The problem:
Lines to restate from the data below: from the one containing "logic s0_81;" to the one containing "entry[33] | entry[50] |", both included. Give them again exactly, and only them.

^^^^^^^^

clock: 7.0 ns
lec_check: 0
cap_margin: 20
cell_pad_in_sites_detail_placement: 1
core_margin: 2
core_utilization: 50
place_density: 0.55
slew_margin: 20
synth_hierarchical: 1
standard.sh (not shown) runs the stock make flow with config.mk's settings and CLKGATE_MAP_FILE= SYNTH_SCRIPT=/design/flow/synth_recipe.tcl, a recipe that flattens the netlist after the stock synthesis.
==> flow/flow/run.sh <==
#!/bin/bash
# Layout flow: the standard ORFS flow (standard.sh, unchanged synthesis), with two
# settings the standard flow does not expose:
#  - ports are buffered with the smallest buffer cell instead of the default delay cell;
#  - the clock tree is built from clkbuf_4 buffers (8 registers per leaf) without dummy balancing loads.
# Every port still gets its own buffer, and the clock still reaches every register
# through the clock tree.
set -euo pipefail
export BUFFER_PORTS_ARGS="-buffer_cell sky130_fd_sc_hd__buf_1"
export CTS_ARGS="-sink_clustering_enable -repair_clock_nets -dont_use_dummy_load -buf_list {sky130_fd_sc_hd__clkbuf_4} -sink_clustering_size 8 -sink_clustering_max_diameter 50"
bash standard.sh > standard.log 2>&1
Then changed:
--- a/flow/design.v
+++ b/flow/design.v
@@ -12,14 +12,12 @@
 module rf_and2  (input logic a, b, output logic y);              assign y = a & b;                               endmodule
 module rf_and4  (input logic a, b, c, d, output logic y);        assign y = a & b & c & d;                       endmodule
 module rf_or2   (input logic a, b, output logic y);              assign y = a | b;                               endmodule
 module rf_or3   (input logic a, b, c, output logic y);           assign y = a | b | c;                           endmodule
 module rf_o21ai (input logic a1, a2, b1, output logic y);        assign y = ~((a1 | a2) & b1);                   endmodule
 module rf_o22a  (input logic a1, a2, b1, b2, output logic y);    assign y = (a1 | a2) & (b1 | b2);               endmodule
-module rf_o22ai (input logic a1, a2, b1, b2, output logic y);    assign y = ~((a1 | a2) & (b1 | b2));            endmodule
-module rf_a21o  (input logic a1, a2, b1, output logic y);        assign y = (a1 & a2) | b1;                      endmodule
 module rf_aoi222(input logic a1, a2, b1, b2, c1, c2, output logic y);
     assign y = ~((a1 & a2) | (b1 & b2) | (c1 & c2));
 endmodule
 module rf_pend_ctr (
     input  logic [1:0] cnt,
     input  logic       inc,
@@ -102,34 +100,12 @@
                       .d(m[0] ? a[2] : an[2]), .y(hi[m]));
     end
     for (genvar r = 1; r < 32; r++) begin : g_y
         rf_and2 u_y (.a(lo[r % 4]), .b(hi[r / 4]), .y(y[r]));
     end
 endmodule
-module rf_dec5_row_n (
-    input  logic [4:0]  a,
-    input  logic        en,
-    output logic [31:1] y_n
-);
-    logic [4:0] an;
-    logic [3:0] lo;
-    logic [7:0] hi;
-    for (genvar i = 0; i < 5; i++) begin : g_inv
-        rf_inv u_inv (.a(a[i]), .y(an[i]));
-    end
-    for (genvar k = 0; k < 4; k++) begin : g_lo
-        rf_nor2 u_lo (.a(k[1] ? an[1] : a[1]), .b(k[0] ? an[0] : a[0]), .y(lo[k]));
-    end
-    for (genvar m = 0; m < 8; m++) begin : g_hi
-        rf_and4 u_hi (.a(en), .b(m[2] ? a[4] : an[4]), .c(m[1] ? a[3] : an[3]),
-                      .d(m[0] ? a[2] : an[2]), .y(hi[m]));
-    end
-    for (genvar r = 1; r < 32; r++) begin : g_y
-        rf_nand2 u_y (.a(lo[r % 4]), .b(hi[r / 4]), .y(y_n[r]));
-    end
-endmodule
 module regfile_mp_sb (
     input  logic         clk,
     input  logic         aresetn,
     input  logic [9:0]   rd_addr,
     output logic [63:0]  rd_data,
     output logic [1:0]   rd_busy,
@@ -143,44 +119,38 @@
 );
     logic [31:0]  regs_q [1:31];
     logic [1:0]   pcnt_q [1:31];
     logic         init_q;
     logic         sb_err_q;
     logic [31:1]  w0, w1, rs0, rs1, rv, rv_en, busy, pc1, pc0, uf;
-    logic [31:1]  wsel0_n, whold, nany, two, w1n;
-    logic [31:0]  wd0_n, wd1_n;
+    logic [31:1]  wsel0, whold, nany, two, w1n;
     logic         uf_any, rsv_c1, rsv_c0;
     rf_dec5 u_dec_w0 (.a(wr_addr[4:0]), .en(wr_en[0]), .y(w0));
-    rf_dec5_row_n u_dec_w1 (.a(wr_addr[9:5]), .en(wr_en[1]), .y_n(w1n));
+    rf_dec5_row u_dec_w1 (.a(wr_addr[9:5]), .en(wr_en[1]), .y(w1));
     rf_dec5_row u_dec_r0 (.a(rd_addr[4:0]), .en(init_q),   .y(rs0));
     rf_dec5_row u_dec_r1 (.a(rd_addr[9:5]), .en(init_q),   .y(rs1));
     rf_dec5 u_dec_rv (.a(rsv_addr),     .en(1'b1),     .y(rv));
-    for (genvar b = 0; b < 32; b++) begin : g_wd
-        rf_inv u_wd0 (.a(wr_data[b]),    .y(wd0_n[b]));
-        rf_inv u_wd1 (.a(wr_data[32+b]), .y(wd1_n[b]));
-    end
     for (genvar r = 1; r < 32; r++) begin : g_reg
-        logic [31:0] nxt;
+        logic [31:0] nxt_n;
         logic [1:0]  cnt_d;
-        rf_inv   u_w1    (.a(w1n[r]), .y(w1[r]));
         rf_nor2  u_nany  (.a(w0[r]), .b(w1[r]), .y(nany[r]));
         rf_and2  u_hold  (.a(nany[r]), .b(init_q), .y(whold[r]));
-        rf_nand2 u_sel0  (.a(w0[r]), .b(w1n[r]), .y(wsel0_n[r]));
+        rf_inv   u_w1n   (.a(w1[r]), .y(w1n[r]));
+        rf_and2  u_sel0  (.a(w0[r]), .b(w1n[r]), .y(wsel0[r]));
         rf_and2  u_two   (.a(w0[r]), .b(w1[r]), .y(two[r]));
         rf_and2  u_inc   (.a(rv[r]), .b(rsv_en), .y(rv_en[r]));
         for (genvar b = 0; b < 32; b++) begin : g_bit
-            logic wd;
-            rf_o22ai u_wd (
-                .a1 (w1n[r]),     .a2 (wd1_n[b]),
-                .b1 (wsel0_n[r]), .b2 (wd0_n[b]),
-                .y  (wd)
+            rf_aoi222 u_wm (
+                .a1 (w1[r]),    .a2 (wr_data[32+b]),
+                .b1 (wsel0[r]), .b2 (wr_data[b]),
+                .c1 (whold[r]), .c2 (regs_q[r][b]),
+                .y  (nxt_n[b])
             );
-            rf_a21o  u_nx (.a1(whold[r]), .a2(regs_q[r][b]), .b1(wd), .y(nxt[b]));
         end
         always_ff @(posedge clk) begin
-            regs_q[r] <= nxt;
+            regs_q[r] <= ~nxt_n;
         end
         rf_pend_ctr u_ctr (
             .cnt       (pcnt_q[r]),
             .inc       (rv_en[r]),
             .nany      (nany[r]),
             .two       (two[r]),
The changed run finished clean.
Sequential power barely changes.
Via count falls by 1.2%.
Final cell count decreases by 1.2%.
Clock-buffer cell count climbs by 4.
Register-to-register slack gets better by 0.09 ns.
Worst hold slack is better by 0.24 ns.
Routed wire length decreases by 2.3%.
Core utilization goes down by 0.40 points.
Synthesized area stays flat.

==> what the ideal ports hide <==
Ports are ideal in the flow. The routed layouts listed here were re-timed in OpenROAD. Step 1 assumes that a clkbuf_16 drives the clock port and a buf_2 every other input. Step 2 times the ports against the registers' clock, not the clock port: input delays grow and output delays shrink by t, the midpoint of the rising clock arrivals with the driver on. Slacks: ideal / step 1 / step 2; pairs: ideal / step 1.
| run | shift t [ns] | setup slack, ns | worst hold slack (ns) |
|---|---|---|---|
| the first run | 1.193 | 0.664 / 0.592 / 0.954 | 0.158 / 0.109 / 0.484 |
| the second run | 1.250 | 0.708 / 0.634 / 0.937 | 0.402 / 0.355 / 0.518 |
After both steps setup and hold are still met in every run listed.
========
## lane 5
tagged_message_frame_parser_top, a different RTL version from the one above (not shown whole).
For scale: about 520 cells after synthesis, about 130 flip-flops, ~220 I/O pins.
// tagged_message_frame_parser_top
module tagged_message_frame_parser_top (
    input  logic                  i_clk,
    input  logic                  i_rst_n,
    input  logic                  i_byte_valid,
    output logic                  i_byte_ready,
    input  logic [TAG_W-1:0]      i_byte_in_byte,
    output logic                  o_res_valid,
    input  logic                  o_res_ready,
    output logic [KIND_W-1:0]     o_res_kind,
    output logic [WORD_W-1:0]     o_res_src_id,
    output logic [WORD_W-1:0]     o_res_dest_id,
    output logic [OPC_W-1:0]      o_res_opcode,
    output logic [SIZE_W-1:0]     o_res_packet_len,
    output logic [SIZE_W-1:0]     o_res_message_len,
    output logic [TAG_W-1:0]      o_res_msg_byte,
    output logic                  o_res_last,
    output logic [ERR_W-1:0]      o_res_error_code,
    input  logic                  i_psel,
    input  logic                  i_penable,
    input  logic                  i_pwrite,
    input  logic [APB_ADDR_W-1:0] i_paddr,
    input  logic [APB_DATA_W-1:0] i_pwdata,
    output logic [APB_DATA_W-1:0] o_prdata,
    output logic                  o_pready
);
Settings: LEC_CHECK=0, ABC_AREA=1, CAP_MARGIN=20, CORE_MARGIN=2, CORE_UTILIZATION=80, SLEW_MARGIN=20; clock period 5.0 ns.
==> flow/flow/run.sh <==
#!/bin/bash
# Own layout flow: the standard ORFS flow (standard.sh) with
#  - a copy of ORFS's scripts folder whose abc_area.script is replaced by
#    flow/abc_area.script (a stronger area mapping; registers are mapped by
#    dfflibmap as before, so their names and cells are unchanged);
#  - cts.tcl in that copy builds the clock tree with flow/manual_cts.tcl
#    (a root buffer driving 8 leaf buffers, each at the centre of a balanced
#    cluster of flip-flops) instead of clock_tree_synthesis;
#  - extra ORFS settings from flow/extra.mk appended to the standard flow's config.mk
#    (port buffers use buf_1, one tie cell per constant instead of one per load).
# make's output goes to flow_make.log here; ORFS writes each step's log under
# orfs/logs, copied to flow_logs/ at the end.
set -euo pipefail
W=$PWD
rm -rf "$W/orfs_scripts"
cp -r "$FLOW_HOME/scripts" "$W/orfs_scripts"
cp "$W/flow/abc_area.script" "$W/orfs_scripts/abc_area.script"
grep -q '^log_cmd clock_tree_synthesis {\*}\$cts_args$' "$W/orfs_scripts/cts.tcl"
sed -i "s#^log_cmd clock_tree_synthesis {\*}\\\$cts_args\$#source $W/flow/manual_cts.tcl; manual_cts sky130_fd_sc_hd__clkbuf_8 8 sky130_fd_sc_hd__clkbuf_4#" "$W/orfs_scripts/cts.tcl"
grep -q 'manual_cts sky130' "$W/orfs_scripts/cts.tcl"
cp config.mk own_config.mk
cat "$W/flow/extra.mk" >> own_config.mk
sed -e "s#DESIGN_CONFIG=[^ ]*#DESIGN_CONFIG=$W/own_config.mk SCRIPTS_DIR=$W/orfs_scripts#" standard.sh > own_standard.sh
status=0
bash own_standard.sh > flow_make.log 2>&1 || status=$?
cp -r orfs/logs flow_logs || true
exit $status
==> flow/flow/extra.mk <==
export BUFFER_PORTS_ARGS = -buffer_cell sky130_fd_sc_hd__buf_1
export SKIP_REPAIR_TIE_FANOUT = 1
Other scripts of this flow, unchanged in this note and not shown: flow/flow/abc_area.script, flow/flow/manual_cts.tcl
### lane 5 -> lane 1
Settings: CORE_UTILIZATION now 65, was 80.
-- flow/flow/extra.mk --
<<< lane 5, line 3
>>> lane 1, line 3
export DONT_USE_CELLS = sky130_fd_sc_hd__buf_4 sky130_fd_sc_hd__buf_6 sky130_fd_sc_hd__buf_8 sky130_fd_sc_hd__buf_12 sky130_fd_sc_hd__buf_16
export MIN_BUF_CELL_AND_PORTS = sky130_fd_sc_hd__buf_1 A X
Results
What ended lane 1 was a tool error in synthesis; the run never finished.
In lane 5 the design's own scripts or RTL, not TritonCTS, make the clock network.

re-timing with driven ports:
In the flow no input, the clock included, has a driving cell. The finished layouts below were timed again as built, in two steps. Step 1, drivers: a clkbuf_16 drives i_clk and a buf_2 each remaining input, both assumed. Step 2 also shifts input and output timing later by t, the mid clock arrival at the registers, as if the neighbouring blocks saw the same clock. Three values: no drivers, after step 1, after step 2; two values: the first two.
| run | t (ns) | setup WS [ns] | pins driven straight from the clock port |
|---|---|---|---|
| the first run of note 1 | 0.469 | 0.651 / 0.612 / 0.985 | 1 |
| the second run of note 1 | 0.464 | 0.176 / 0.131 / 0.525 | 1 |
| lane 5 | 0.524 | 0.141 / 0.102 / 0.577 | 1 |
Context: an optimization exercise on an open-source flow, tuned for small area. The choices shown serve that exercise and are no tape-out recipe. In this exercise RTL edits were held to simulation tests only and were not proved equivalent to the original. No activity file was given, so power comes from the tool's default toggle rates. The clock port is modelled as an ideal driver; clocking choices that lean on that would not hold on a real chip.

### flow/config.mk
export PLATFORM = sky130hd
export DESIGN_NAME = rv_core_shell
export DESIGN_NICKNAME = rv_core_shell
export VERILOG_FILES = /design/flow/design.v
export SDC_FILE = /design/flow/constraint.sdc
export NUM_CORES = 4
export LEC_CHECK = 0
export CAP_MARGIN = 20
export CORE_MARGIN = 2
export CORE_UTILIZATION = 70
export SLEW_MARGIN = 20
export SYNTH_HIERARCHICAL = 1
### flow/constraint.sdc
create_clock -name core_clock -period 6.0 [get_ports {clk_i}]
set_input_delay 1.2000 -clock core_clock [delete_from_list [all_inputs] [get_ports {clk_i}]]
set_output_delay 1.2000 -clock core_clock [all_outputs]
set_load 0.01 [all_outputs]
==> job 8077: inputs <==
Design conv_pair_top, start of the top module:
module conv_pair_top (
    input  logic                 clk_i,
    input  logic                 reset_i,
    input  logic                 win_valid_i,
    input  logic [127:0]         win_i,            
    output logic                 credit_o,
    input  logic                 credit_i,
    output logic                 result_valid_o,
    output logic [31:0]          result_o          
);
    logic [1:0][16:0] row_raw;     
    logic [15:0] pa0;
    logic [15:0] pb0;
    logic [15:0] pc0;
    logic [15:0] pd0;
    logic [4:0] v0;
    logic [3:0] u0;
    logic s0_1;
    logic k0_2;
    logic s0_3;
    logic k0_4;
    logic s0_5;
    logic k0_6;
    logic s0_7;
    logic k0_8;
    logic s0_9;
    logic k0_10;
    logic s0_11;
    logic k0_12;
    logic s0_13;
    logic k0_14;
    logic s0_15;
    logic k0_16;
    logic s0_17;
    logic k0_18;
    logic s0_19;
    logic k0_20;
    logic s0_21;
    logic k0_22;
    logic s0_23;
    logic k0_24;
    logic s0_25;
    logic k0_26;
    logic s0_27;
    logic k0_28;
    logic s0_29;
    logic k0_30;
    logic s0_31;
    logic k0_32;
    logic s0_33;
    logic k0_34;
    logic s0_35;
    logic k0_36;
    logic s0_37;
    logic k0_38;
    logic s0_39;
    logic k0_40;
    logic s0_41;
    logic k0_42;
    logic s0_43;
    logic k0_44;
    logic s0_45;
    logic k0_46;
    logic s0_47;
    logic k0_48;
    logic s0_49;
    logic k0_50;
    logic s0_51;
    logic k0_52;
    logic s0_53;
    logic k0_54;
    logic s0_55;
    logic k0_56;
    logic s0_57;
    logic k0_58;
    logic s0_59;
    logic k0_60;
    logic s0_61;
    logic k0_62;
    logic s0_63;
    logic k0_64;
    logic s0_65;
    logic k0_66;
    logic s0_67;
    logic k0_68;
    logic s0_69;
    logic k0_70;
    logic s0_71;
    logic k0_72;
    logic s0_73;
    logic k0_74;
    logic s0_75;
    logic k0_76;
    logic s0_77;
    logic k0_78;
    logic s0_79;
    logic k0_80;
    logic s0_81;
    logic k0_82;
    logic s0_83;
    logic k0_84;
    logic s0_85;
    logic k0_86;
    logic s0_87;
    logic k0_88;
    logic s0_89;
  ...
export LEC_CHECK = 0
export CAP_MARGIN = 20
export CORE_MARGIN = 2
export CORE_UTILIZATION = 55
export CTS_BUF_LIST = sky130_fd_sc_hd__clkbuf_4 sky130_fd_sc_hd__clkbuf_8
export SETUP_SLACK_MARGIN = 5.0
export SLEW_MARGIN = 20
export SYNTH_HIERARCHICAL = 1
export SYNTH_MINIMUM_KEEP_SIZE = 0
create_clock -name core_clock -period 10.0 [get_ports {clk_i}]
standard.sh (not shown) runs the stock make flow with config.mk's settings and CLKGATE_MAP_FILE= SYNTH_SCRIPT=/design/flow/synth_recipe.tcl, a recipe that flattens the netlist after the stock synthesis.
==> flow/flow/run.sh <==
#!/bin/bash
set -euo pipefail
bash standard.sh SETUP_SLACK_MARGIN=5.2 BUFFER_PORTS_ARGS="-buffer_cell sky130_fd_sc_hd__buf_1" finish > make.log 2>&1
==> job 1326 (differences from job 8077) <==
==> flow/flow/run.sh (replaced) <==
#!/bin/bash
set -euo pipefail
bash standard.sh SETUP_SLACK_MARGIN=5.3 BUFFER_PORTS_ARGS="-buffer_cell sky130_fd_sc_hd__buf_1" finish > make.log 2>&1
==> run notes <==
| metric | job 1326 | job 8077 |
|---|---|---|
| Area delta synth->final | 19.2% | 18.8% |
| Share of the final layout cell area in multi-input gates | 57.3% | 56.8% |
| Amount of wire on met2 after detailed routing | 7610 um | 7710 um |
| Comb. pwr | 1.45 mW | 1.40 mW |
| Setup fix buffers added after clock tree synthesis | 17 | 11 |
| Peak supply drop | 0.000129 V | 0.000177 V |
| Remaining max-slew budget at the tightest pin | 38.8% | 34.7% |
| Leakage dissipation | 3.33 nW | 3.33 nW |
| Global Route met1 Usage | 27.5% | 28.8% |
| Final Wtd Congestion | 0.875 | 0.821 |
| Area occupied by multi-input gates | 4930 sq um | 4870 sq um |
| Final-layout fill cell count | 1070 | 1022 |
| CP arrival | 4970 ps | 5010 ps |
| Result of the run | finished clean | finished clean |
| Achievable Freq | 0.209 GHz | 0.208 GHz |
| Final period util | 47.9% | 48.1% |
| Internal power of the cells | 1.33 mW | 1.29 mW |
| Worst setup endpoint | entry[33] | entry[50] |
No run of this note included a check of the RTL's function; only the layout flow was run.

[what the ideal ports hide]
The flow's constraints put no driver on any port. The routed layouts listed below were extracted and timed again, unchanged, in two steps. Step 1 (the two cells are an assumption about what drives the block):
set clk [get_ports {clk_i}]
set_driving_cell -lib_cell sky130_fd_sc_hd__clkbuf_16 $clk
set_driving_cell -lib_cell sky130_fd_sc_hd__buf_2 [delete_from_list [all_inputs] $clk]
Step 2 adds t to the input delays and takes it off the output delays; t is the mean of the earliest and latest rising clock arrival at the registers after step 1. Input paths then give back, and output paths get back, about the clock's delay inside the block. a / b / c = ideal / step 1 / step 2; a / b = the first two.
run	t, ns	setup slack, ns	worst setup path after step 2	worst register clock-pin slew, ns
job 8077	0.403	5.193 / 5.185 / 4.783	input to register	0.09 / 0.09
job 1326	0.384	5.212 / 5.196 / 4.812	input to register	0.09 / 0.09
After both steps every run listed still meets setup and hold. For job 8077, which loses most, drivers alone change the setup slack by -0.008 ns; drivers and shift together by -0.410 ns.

^^^^^^^^

Output for this task:
    logic s0_81;
    logic k0_82;
    logic s0_83;
    logic k0_84;
    logic s0_85;
    logic k0_86;
    logic s0_87;
    logic k0_88;
    logic s0_89;
  ...
export LEC_CHECK = 0
export CAP_MARGIN = 20
export CORE_MARGIN = 2
export CORE_UTILIZATION = 55
export CTS_BUF_LIST = sky130_fd_sc_hd__clkbuf_4 sky130_fd_sc_hd__clkbuf_8
export SETUP_SLACK_MARGIN = 5.0
export SLEW_MARGIN = 20
export SYNTH_HIERARCHICAL = 1
export SYNTH_MINIMUM_KEEP_SIZE = 0
create_clock -name core_clock -period 10.0 [get_ports {clk_i}]
standard.sh (not shown) runs the stock make flow with config.mk's settings and CLKGATE_MAP_FILE= SYNTH_SCRIPT=/design/flow/synth_recipe.tcl, a recipe that flattens the netlist after the stock synthesis.
==> flow/flow/run.sh <==
#!/bin/bash
set -euo pipefail
bash standard.sh SETUP_SLACK_MARGIN=5.2 BUFFER_PORTS_ARGS="-buffer_cell sky130_fd_sc_hd__buf_1" finish > make.log 2>&1
==> job 1326 (differences from job 8077) <==
==> flow/flow/run.sh (replaced) <==
#!/bin/bash
set -euo pipefail
bash standard.sh SETUP_SLACK_MARGIN=5.3 BUFFER_PORTS_ARGS="-buffer_cell sky130_fd_sc_hd__buf_1" finish > make.log 2>&1
==> run notes <==
| metric | job 1326 | job 8077 |
|---|---|---|
| Area delta synth->final | 19.2% | 18.8% |
| Share of the final layout cell area in multi-input gates | 57.3% | 56.8% |
| Amount of wire on met2 after detailed routing | 7610 um | 7710 um |
| Comb. pwr | 1.45 mW | 1.40 mW |
| Setup fix buffers added after clock tree synthesis | 17 | 11 |
| Peak supply drop | 0.000129 V | 0.000177 V |
| Remaining max-slew budget at the tightest pin | 38.8% | 34.7% |
| Leakage dissipation | 3.33 nW | 3.33 nW |
| Global Route met1 Usage | 27.5% | 28.8% |
| Final Wtd Congestion | 0.875 | 0.821 |
| Area occupied by multi-input gates | 4930 sq um | 4870 sq um |
| Final-layout fill cell count | 1070 | 1022 |
| CP arrival | 4970 ps | 5010 ps |
| Result of the run | finished clean | finished clean |
| Achievable Freq | 0.209 GHz | 0.208 GHz |
| Final period util | 47.9% | 48.1% |
| Internal power of the cells | 1.33 mW | 1.29 mW |
| Worst setup endpoint | entry[33] | entry[50] |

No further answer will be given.